TASK OBJECTIVE:
Below you will find a set of lines. Repeat them all exactly.
(Beginning of INPUT FOR THIS TASK)
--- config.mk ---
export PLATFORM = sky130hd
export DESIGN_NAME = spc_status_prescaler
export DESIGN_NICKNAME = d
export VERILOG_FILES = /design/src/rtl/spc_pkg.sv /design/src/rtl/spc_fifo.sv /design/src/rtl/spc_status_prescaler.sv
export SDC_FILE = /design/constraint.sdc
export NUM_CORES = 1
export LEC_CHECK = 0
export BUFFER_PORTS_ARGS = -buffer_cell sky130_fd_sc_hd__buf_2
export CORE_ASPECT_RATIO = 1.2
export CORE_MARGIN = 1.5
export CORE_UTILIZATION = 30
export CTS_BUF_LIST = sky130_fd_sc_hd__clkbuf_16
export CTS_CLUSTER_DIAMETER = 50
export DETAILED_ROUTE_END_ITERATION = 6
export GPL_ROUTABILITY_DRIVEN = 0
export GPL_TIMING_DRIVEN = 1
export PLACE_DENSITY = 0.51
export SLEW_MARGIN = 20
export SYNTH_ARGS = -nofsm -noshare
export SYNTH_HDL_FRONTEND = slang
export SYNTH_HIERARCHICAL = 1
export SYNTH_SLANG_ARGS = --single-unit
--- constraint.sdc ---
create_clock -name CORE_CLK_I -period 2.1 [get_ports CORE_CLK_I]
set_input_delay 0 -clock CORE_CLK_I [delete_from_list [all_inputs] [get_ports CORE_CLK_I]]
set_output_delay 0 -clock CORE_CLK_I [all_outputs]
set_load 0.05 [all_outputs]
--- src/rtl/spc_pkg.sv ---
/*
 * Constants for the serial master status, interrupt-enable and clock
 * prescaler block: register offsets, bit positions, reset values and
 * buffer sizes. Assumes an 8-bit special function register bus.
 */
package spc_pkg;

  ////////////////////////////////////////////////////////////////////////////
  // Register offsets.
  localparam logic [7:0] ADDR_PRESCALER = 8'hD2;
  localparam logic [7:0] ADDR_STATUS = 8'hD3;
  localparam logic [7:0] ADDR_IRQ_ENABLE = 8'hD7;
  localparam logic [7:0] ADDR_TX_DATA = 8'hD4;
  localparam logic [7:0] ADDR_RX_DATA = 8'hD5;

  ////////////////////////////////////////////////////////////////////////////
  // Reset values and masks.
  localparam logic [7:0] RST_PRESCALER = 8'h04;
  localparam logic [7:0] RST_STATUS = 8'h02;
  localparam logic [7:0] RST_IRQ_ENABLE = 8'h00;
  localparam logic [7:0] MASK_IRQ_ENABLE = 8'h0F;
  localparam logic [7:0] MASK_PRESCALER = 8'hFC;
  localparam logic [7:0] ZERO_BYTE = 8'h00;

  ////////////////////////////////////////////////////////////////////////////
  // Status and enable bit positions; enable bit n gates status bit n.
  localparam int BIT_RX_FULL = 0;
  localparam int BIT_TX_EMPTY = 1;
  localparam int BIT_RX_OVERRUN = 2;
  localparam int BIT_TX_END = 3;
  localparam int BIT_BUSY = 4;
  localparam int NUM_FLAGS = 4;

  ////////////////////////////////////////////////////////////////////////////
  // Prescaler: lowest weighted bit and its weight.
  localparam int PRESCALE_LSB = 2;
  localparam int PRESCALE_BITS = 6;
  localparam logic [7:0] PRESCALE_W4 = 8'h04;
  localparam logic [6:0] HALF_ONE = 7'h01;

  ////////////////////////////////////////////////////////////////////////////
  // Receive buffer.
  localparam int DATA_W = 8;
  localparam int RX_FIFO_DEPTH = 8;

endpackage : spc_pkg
(End of INPUT FOR THIS TASK)
WRITTEN SOLUTION:
--- config.mk ---
export PLATFORM = sky130hd
export DESIGN_NAME = spc_status_prescaler
export DESIGN_NICKNAME = d
export VERILOG_FILES = /design/src/rtl/spc_pkg.sv /design/src/rtl/spc_fifo.sv /design/src/rtl/spc_status_prescaler.sv
export SDC_FILE = /design/constraint.sdc
export NUM_CORES = 1
export LEC_CHECK = 0
export BUFFER_PORTS_ARGS = -buffer_cell sky130_fd_sc_hd__buf_2
export CORE_ASPECT_RATIO = 1.2
export CORE_MARGIN = 1.5
export CORE_UTILIZATION = 30
export CTS_BUF_LIST = sky130_fd_sc_hd__clkbuf_16
export CTS_CLUSTER_DIAMETER = 50
export DETAILED_ROUTE_END_ITERATION = 6
export GPL_ROUTABILITY_DRIVEN = 0
export GPL_TIMING_DRIVEN = 1
export PLACE_DENSITY = 0.51
export SLEW_MARGIN = 20
export SYNTH_ARGS = -nofsm -noshare
export SYNTH_HDL_FRONTEND = slang
export SYNTH_HIERARCHICAL = 1
export SYNTH_SLANG_ARGS = --single-unit
--- constraint.sdc ---
create_clock -name CORE_CLK_I -period 2.1 [get_ports CORE_CLK_I]
set_input_delay 0 -clock CORE_CLK_I [delete_from_list [all_inputs] [get_ports CORE_CLK_I]]
set_output_delay 0 -clock CORE_CLK_I [all_outputs]
set_load 0.05 [all_outputs]
--- src/rtl/spc_pkg.sv ---
/*
 * Constants for the serial master status, interrupt-enable and clock
 * prescaler block: register offsets, bit positions, reset values and
 * buffer sizes. Assumes an 8-bit special function register bus.
 */
package spc_pkg;

  ////////////////////////////////////////////////////////////////////////////
  // Register offsets.
  localparam logic [7:0] ADDR_PRESCALER = 8'hD2;
  localparam logic [7:0] ADDR_STATUS = 8'hD3;
  localparam logic [7:0] ADDR_IRQ_ENABLE = 8'hD7;
  localparam logic [7:0] ADDR_TX_DATA = 8'hD4;
  localparam logic [7:0] ADDR_RX_DATA = 8'hD5;

  ////////////////////////////////////////////////////////////////////////////
  // Reset values and masks.
  localparam logic [7:0] RST_PRESCALER = 8'h04;
  localparam logic [7:0] RST_STATUS = 8'h02;
  localparam logic [7:0] RST_IRQ_ENABLE = 8'h00;
  localparam logic [7:0] MASK_IRQ_ENABLE = 8'h0F;
  localparam logic [7:0] MASK_PRESCALER = 8'hFC;
  localparam logic [7:0] ZERO_BYTE = 8'h00;

  ////////////////////////////////////////////////////////////////////////////
  // Status and enable bit positions; enable bit n gates status bit n.
  localparam int BIT_RX_FULL = 0;
  localparam int BIT_TX_EMPTY = 1;
  localparam int BIT_RX_OVERRUN = 2;
  localparam int BIT_TX_END = 3;
  localparam int BIT_BUSY = 4;
  localparam int NUM_FLAGS = 4;

  ////////////////////////////////////////////////////////////////////////////
  // Prescaler: lowest weighted bit and its weight.
  localparam int PRESCALE_LSB = 2;
  localparam int PRESCALE_BITS = 6;
  localparam logic [7:0] PRESCALE_W4 = 8'h04;
  localparam logic [6:0] HALF_ONE = 7'h01;

  ////////////////////////////////////////////////////////////////////////////
  // Receive buffer.
  localparam int DATA_W = 8;
  localparam int RX_FIFO_DEPTH = 8;

endpackage : spc_pkg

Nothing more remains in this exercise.